Le plus souvent a cappella, ou accompagnées de quelques tenues à l’accordéon, aux percussions ou à la clarinette, les voix montrent leurs multiples possibilités : chanté, parlé-rythmé, onomatopée, beatbox ou même konnakol (technique de percussion vocale), tout autant que différents genres musicaux (de la réminiscence Renaissance au rap en passant par le Gospel). Toutes ces sonorités et influences se suivent, se croisent et se rencontrent dans cet « opéra sauvage ».

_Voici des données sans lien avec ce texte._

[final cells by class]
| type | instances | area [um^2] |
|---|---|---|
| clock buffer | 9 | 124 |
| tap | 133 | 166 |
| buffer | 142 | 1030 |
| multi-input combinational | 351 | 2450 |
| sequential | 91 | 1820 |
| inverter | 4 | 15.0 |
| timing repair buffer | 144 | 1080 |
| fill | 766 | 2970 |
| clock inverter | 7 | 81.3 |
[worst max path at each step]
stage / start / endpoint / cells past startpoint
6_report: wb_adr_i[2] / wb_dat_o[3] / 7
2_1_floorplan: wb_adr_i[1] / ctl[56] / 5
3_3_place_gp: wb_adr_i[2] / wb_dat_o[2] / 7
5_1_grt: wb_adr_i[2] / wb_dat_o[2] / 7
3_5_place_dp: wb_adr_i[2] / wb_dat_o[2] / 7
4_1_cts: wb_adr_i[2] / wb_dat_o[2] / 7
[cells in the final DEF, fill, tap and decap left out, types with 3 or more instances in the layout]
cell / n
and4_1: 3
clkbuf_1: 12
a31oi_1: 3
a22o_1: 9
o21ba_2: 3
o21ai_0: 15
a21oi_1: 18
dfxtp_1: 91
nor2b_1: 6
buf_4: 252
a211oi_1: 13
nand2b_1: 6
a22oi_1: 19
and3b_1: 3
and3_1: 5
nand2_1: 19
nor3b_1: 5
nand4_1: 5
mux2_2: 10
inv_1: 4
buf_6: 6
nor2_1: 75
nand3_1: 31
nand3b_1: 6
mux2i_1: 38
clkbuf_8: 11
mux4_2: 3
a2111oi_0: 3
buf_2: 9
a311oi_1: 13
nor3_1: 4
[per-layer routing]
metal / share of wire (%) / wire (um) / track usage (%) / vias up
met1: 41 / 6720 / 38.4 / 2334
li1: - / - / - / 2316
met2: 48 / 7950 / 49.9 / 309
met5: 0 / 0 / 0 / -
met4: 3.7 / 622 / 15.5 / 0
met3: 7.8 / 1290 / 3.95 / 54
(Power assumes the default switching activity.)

La voix brillante et fraîche du ténor Marco Van Baaren donne jeunesse et innocence à Mowgli, en quête de lui-même et néanmoins déjà courageux et même affirmé. Outre son timbre, il convainc particulièrement par la clarté de ses paroles. Le contre-ténor Sylvain Manet prête sa voix agile et lumineuse au terrible Sherkhan (notamment) et il sait diversifier avec une grande aisance les timbres de sa voix tout en évoluant avec vivacité sur scène. La mezzo-soprano Clara Pertuy donne le moelleux de son timbre à Bagherra et charme par l’aisance qu’elle démontre dans des sauts de registres (qui ne paraissent justement pas former de grands écarts). Elle sait également faire entendre des timbres plus rugueux, proches de certaines traditions vocales des pays de l’Est. Enfin, le baryton Halidou Nombre prête évidemment la rondeur de sa voix à Baloo. Bien que paraissant parfois manquer un peu d’assise, il séduit par son aisance scénique ainsi que par le parlé-rythmé, surtout dans la partie rap.
Le jeune public de l’Opéra de Massy particulièrement attentif et même captivé applaudit autant qu’il a voyagé et s’est amusé durant cette heure très rythmée.